63 Calon Hakim Agung Lolos Tes Administrasi

VIVAnews - Sebanyak 63 calon lolos tes administrasi seleksi hakim agung yang dilakukan Komisi Yudisial. Calon yang tidak lolos karena mereka tidak sesuai dengan persyaratan.

"Yang lolos seleksi adminmistrasi terdiri dari 38 hakim karir dan 25 orang dari non karir," kata anggota komisioner Mustafa Abdullah saat dihubungi wartawan, Selasa 14 April 2009.

Sementara itu, Kepala Bagian Pendaftaran dan Seleksi hakim agung, Sukantiyono menjelaskan para peserta yang tidak lolos kebanyakan pendidikannya tidak sesuai dengan kualifikasi yang menjadi persyaratan, yaitu harus lulusan sarjana hukum dan magister hukum. "Ada juga peserta yang bukan lulusan itu," kata Sukantiyono saat ditemui di kantor Komisi Yudisial.

Menurut Sukantiyono, peserta yang lolos seleksi administrasi akan menghadapi seleksi kualitas dalam tahap berikutnya. Peserta, lanjutnya, akan diminta memecahkan kasus hukum.
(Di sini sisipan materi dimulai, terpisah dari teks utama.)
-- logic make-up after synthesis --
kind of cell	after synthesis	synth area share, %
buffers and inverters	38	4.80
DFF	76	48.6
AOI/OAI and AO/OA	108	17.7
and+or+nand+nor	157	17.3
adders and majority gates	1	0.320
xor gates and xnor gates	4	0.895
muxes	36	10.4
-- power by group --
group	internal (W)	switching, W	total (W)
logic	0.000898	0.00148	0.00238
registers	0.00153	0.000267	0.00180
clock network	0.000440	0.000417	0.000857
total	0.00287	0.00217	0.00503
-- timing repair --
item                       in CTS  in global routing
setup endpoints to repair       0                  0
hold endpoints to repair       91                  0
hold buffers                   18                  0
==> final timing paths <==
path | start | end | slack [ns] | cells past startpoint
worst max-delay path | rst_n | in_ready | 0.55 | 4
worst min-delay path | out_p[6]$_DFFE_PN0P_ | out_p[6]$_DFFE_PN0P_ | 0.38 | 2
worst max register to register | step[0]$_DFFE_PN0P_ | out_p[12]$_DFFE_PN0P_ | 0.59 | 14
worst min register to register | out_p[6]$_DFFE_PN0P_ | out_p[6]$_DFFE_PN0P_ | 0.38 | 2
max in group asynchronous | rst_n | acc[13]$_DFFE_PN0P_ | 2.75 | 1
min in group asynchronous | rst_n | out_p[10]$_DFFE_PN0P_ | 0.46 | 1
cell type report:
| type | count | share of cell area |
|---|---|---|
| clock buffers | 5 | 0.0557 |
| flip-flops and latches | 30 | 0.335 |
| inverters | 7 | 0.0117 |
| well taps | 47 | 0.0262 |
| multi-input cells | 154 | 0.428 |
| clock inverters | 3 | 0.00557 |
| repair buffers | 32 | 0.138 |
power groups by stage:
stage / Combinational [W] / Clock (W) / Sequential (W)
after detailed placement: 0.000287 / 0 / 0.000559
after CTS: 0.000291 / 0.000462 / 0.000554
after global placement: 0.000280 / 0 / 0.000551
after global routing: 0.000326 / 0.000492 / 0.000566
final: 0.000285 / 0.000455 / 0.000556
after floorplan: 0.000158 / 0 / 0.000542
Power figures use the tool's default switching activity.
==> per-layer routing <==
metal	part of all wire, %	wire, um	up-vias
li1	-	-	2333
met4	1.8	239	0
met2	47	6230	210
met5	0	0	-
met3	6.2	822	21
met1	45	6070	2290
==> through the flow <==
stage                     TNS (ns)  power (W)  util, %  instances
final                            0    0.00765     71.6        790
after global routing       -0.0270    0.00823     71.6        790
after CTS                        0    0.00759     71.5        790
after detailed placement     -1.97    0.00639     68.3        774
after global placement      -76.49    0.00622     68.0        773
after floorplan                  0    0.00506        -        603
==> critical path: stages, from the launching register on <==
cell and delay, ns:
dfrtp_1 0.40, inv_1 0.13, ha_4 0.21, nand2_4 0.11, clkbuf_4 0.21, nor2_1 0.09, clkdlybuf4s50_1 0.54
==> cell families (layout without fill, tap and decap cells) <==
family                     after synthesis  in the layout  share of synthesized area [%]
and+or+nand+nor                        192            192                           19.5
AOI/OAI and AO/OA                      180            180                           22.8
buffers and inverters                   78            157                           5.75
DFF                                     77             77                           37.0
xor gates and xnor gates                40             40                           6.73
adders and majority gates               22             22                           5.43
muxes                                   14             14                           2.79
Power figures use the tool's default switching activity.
### src/rtl/cdffr_pipe.sv
// Elastic DEPTH-stage register pipeline with valid/ready handshake, stall (e), flush (c) and occupancy count.
// Optional build macro CDFFR_PIPE_DATA_CLR_EN: flush also reloads the data registers with INIT.

module cdffr_pipe_chk #(
    parameter int DEPTH = 2,
    parameter int CW    = 2
) (
    input logic          clk,
    input logic          rst_n,
    input logic [CW-1:0] count
);
    a_count_max: assert property (@(posedge clk) disable iff (!rst_n) 32'(count) <= DEPTH)
        else $error("cdffr_pipe: count exceeds DEPTH");
endmodule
Selanjutnya peserta diwajibkan membuat karya ilmiah dan mengumpulkan karya profesi sesuai latar belakang masing-masing. "Nanti juga akan dilakukan investigasi ke kantor dan rumah peserta," kata dia.

Dalam seleksi kali ini, Komisi Yudisial akan melakukan seleksi untuk mencari 18 calon hakim agung untuk memenuhi kuota enam hakim agung yang sedang kosong. Dari ke-18 calon yang lolos akan dilimpahkan ke Dewan Perwakilan Rakyat untuk menjalani seleksi hingga terpilih enam calon hakim agung. Sejak tahun 2006, komisi telah melakukan seleksi dan menghasilkan 12 hakim agung.